■ TASK REQUIREMENTS
Look for the string "stage" in the listing below, then copy every line that has it.

■ SOURCE DATA
= Beginning of Section =

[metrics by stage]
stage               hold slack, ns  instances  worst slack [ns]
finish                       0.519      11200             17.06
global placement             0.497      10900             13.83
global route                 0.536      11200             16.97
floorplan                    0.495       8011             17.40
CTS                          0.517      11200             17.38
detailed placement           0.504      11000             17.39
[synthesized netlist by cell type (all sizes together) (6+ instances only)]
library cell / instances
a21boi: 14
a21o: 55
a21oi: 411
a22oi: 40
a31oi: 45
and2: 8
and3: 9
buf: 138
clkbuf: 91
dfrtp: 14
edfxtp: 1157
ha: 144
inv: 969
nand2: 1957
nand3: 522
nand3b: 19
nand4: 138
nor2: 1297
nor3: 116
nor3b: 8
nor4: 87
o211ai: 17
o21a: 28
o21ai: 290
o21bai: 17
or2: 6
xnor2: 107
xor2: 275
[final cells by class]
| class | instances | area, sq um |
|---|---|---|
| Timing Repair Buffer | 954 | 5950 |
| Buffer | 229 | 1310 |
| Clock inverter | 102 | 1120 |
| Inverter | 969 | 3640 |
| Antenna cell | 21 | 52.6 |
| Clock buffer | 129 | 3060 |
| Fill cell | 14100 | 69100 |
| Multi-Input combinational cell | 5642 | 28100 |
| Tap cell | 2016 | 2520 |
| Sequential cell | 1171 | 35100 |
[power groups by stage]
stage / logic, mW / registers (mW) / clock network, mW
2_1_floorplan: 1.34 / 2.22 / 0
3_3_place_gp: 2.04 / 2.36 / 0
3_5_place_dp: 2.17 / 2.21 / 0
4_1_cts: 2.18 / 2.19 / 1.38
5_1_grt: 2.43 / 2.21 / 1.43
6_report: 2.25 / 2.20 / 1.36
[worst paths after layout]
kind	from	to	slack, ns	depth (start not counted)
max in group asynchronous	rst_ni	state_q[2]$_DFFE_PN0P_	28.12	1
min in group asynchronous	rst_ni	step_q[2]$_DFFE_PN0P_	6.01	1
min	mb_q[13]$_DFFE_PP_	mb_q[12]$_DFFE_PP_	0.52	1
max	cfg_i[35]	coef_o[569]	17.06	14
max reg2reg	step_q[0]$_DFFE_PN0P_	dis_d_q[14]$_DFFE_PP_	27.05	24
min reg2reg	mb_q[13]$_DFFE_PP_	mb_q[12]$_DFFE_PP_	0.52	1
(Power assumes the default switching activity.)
--- config.mk ---
export PLATFORM = sky130hd
export DESIGN_NAME = pso_div
export DESIGN_NICKNAME = d
export VERILOG_FILES = /design/src/rtl/pso_pkg.sv /design/src/rtl/pso_div.sv
export SDC_FILE = /design/constraint.sdc
export NUM_CORES = 1
export LEC_CHECK = 0
export ABC_AREA = 1
export BUFFER_PORTS_ARGS = -buffer_cell sky130_fd_sc_hd__buf_4
export CAP_MARGIN = 20
export CORE_MARGIN = 10
export CORE_UTILIZATION = 50
export DETAILED_ROUTE_END_ITERATION = 10
export PLACE_DENSITY = 0.89
export SLEW_MARGIN = 0
export SYNTH_ARGS = -nofsm -noshare
export SYNTH_HDL_FRONTEND = slang
export SYNTH_SLANG_ARGS = --single-unit
--- constraint.sdc ---
create_clock -name clk -period 2.9 [get_ports clk]
set_clock_uncertainty 0.05 [all_clocks]
set_input_delay 0.29 -clock clk [delete_from_list [all_inputs] [get_ports clk]]
set_output_delay 0.29 -clock clk [all_outputs]
set_load 0.02 [all_outputs]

= End of Section =

■ RESULT FOR THIS EXERCISE
[metrics by stage]
stage               hold slack, ns  instances  worst slack [ns]
[power groups by stage]
stage / logic, mW / registers (mW) / clock network, mW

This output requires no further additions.